The root filesystem contains a configuration file in /etc/selinux/config with a SELINUX variable that controls the security mode:

  • SELINUX=disabled
  • SELINUX=permissive
  • SELINUX=enforcing

When enforcing, SELinux allows no access by default, and rules must be created and loaded to allow specific actions. A set of rules is called an SELinux policy. SELinux policies are usually formed of thousands of rules, and writing them is challenging.

Every object contains a security context stored in the inodes extended attribute fields, formed by:

  • A user associated with a subject or object (root, user_u, or system_u).
  • A role that defines a set of permissions granted to a user (object_r or system_r).
  • A domain (for processes) or types (for objects) is a combination of subjects and objects that may interact with each other.
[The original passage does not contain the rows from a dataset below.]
## config.mk

```make
export PLATFORM = sky130hd
export DESIGN_NAME = netlist_eval_arbiter
export DESIGN_NICKNAME = d
export VERILOG_FILES = /design/src/rtl/netlist_eval_arbiter.sv
export SDC_FILE = /design/constraint.sdc
export NUM_CORES = 1
export LEC_CHECK = 0
export ABC_AREA = 0
export CAP_MARGIN = 20
export CORE_MARGIN = 1.5
export CORE_UTILIZATION = 51
export CTS_BUF_LIST = sky130_fd_sc_hd__clkbuf_4 sky130_fd_sc_hd__clkbuf_8
export CTS_CLUSTER_SIZE = 25
export DETAILED_ROUTE_END_ITERATION = 10
export GPL_TIMING_DRIVEN = 0
export PLACE_DENSITY = 0.87
export SETUP_SLACK_MARGIN = 0.15
export SLEW_MARGIN = 20
export SYNTH_ARGS = -nofsm -noshare
export SYNTH_HDL_FRONTEND = slang
export SYNTH_SLANG_ARGS = --single-unit
```

## constraint.sdc

```tcl
create_clock -name clk -period 7.1 [get_ports clk]
set_clock_uncertainty 0.15 [all_clocks]
set_input_delay 1.065 -clock clk [delete_from_list [all_inputs] [get_ports clk]]
set_output_delay 1.065 -clock clk [all_outputs]
set_load 0.02 [all_outputs]
```

## src/rtl/netlist_eval_arbiter.sv

```systemverilog
// netlist_eval_arbiter: round-robin time-sharing of one combinational netlist between requesters
module netlist_eval_arbiter #(
  parameter int NUM_REQ = 4,
  parameter int IN_W = 14,
  parameter int OUT_W = 8,
  parameter int SETTLE_CYCLES = 2,
  parameter int CNT_W = 16
) (
  input  logic                    clk,
  input  logic                    rst_n,
  input  logic [NUM_REQ-1:0]      req_valid,
  input  logic [NUM_REQ*IN_W-1:0] req_data,
  output logic [NUM_REQ-1:0]      req_ready,
  output logic [NUM_REQ-1:0]      resp_valid,
  input  logic [NUM_REQ-1:0]      resp_ready,
  output logic [OUT_W-1:0]        resp_data,
  output logic [IN_W-1:0]         nl_in,
  input  logic [OUT_W-1:0]        nl_out,
  output logic                    busy,
  output logic [2:0]              grant_id,
  output logic [CNT_W-1:0]        done_cnt
);
  typedef enum logic [1:0] {IDLE, SETTLE, RESP} state_t;
  state_t state, state_nx;
  logic [2:0] rr_ptr, win_id;
  logic [3:0] cnt;
  logic accept, hs;
  assign accept = state == IDLE && |req_valid;
  assign hs = |(resp_valid & resp_ready);
  // round-robin winner search; scanning backwards lets the requester nearest rr_ptr win
  always_comb begin
    win_id = '0;
    for (int k = NUM_REQ - 1; k >= 0; k--)
      if (|(req_valid & (NUM_REQ'(1) << ((int'(rr_ptr) + k) % NUM_REQ))))
        win_id = 3'((int'(rr_ptr) + k) % NUM_REQ);
  end
  // state register
  always_ff @(posedge clk or negedge rst_n)
    if (!rst_n) state <= IDLE;
    else state <= state_nx;
  // next-state logic
  always_comb
    state_nx = state == IDLE ? (accept ? SETTLE : IDLE) :
               state == SETTLE ? (cnt == 4'd0 ? RESP : SETTLE) :
               (hs ? IDLE : RESP);
  // handshake outputs decoded from state and current owner
  always_comb begin
    req_ready = accept ? NUM_REQ'(1) << win_id : '0;
    resp_valid = state == RESP ? NUM_REQ'(1) << grant_id : '0;
    busy = state != IDLE;
  end
  // launch, settle countdown, capture and completion bookkeeping
  always_ff @(posedge clk or negedge rst_n)
    if (!rst_n) begin
      nl_in <= '0;
      resp_data <= '0;
      grant_id <= '0;
      rr_ptr <= '0;
      cnt <= '0;
      done_cnt <= '0;
    end else begin
      if (accept) begin
        nl_in <= req_data[int'(win_id)*IN_W +: IN_W];
        grant_id <= win_id;
        cnt <= 4'(SETTLE_CYCLES - 1);
      end
      if (state == SETTLE) begin
        cnt <= cnt == 4'd0 ? cnt : cnt - 4'd1;
        if (cnt == 4'd0) resp_data <= nl_out;
      end
      if (hs) begin
        done_cnt <= done_cnt + CNT_W'(1);
        rr_ptr <= grant_id == 3'(NUM_REQ - 1) ? 3'd0 : grant_id + 3'd1;
      end
    end
endmodule
```

# Word-level counts from Yosys, hierarchy flattened

Cells that the tools add are included.

Bits of input ports: 74
Bits in registers: 49
Output and inout port bits: 50

Add/sub/neg operators: 6
Bitwise gates (word level): 8
Reductions and logical operators: 16
Multiply operators: 1
Equal/unequal tests: 4
Shift operators: 7
Mux-type cells: 15

Operator list:

| operator                                         | count |
|---|---|
| left shift 1 x 32 -> 4 bit, first input constant | 3 |
| indexed part select 56 x 8 -> 14 bit             | 1 |
| OR reduction 4 bit                               | 6 |
| bitwise AND 4 bit                                | 5 |
| two-way mux 4 bit                                | 5 |
| adder 16 x 1 -> 16 bit, second input constant    | 1 |
| two-way mux 3 bit                                | 4 |
| two-way mux 2 bit                                | 5 |
| left shift 1 x 3 -> 4 bit, first input constant  | 2 |
| multiplier 3 x 3 -> 6 bit, second input constant | 1 |
| OR reduction 2 bit                               | 3 |
| adder 2 x 1 -> 2 bit, second input constant      | 2 |
| adder 2 bit, second input constant               | 2 |
| zero test 4 bit                                  | 1 |
| AND reduction 2 bit                              | 2 |
| nonzero test 2 bit                               | 2 |
| left shift 1 x 2 -> 4 bit, first input constant  | 1 |
| subtractor 4 x 1 -> 4 bit, second input constant | 1 |
| bitwise AND 1 bit, first input constant          | 3 |
| == test 3 x 2 -> 1 bit, second input constant    | 1 |
| == test 2 x 1 -> 1 bit, second input constant    | 1 |
| == test 2 bit, second input constant             | 1 |
| zero test 2 bit                                  | 1 |
| inequality test 2 bit, second input constant     | 1 |
| other kinds (2)                                  | 2 |

# Logic depth before layout (Yosys ltp)

Word-level depth: 12
Depth in mapped cells: 11

# Least setup slack after synthesis

No wires, ideal clock.

Kind: in2out
From: input req_valid[0]
To: output req_ready[2]
Required time: 5.885 ns
Buffers on the path: 2
Cell stages on the path: 7
Arrival: 2.699 ns
Slack: 3.186 ns
Cells stage by stage: a22oi_1 a21oi_1 or3_1 o22a_1 buf_6 buf_8 nor3_1

Cells in the longest elaborated chain, start to end: 8
Elaborated cells on any way between the ends: 16
Classes of those cells: shift (1); mux (5); bitwise (4); reduce/logical (6)

RTL lines:

| element                        | line | text |
|---|---|---|
| start: declaration             | 11   | `input logic [NUM_REQ-1:0] req_valid,` |
| bitwise AND 4 bit              | 34   | `if (\|(req_valid & (NUM_REQ'(1) << ((int'(rr_ptr) + k) % NUM_REQ))))` |
| OR reduction 4 bit             | 34   |  |
| two-way mux 3 bit (4 in a row) | 34   |  |
| left shift 1 x 3 -> 4 bit      | 48   | `req_ready = accept ? NUM_REQ'(1) << win_id : '0;` |
| two-way mux 4 bit *            | 48   |  |
| end: declaration               | 13   | `output logic [NUM_REQ-1:0] req_ready,` |

Mark *: on every way between the ends. The rest lies on a longest branch, timed or not.

# Worst setup path after layout

From: input req_valid[2]
To: output req_ready[3]

The elaborated chain is that of the path after synthesis.

==> metrics.md <==
| Metric | Value |
|---|---|
| Setup repair after global routing missed its margin | false |
| Critical Path RT | 5880 ps |
| FMAX | 0.200 GHz |
| DR DRC count | 0 |
| Violation count after the first detailed-routing iteration | 117 |
| Floorplan die width | 86.7 µm |
| Longest Clk Path Bufs | 2 |
| Power per cell area | 476 nW/µm² |
| Fillers | 488 |
| Total I/O pin count | 124 |
| Post-CTS sizing | 0 |
| Initial core utilization | 52.5% |
| Ranking of synthesized cells by area | dfrtp_1, mux2i_1, mux2_2 |
| Most used standard cells in the synthesized netlist | dfrtp_1, mux2i_1, nand2_1 |
| Area of the mapped netlist | 3570 µm² |
| Run status | finished, final reports clean |
| Syn_nets | 417 |
| Class of the most critical setup path | in -> out |
| Post-route fraction of the period consumed by the critical path | 70.3% |
| Post-synth EDFFs | 0 |
| TritonCTS clock tree | yes |
| Pre-Repair DR Iteration Count | 5 |
| Routability cong. | 0.821 |
| Level count of the clock H-tree | 2 |
| Fraction of synthesized cell area taken by the top area cell type | 33.6% |
| Number of buffers created by CTS | 5 |
| Post-DP HPWL | 7490 µm |
| Final min period | 4990 ps |
| Largest net degree at the start of global routing | 27 |
| Worst slew pin tran | 752 ps |
| Vias in the first global route | 3,252 |
| Fraction of the mapped netlist area in adder cells | 4.21% |
| Worst hold slack after final layout | 339 ps |
| First-pass GRT wire length | 15,900 µm |
| Post-synth top area cell | dfrtp_1 |
| Main combinational cell family by area after synthesis | compound AO/OA/AOI/OAI gates |
| Overall fraction of global-route tracks in use | 27.0% |
| Synthesized flop and latch total | 48 |
| Number of placement rows | 30 |
| Initial antenna violation count | 0 |
| Routed Wire Length | 9860 µm |
| Insertion delay to the later sink of the worst-skew pair | 300 ps |
| Full die area | 7510 µm² |
| Total clock sinks | 48 |
| Worst vdd ir | 0.299 mV |
| Clock transition at path regs | 80 ps |
| Number of pins exceeding their max-slew limit in the final report | 0 |
| Number of vias per cell | 5.66 |
| Type of the tightest min-delay check | reg -> reg |
| Slew HR | 49.7% |
| Number of buffers inserted by port buffering | 122 |
| Simple-gate share of the synthesized area | 9.92% |
| Fin nets | 547 |
| Max-cap violation count | 0 |
| Final sum of negative setup slack | 0 ps |
| Xor-xnor portion of the synthesized cell area | 4.17% |
| Nature of the critical path startpoint | primary input |
| Post-CTS Setup Inserts | 0 |
| Layout area overhead | 40.5% |
| Leading cell type by number of instances after synthesis | dfrtp_1 |
| Count of synthesis-stage warnings from yosys | 0 |
| Crit path capture type | output pin |
| Setup-failing EPs final | 0 |
| Synthesized area per cell | 10.8 µm² |
| Count of inserted antenna diode cells | 0 |
| Cell at the root of the clock tree | clkbuf_8 |
| Ratio of cells with drive above 1 in the final layout | 15.2% |
| Sequential share of the synthesized area | 33.6% |
| Dominant synthesized flop cell | dfrtp_1 |
| Leakage power of the design | 2.23 nW |
| Share of the synthesized area in compound gates (AO/OA/AOI/OAI) | 20.4% |
| # hold bufs at CTS | 0 |
| Wire length per cell | 17.7 µm |
| Placeable core region | 6790 µm² |
| Data arrival time of the critical path | 3780 ps |
| Sequential cell area in the final layout | 1200 µm² |
| Via Count | 3,152 |
| Gr ovfl total | 0 |
| Post-route ant nets | 0 |
| Final Hold Viols | 0 |
| Post-synthesis cell count | 331 |
| Max Fanout on Critical Path | 10 |
| Multiplexer share of the synthesized area | 20.0% |
| Share of flip-flops with an asynchronous set or reset after synthesis | 100% |
| Combined area of the multi-input logic cells | 2100 µm² |
| Vertical extent of the die | 86.7 µm |
| Post-synthesis cell type count | 52 |
-- cell families after synthesis --
family                     after synthesis
buffers and inverters                   30
muxes                                   67
and+or+nand+nor                         72
DFF                                     48
xor gates and xnor gates                17
adders and majority gates               12
other                                    1
AOI/OAI and AO/OA                       84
They use the _t suffix.

On an SELinux-enabled system ls -Z lists the contexts as <user>:<role>:<type>, for example:

-rw-r--r-- root root root:object_r:user_home_t file.txt  

Allow rules have four elements:

  • source-type
  • target-type
  • object-class
  • permissions

For example, a process with domain type user_t is able to read, execute, and stat (getattr) a file object of type bin_t with the following rule:

allow user_t bin_t : file {read execute getattr}; 

These policy files need to be compiled from source into a binary module format (using the checkmodule tool) and are loaded at boot time into the kernel early in the boot process from /etc/selinux. The first SELinux boot is a deployment boot that relabels the entire root filesystem according to the policy and then reboots itself. Policies can be managed with the semodule command-line tool.

..................Content has been hidden....................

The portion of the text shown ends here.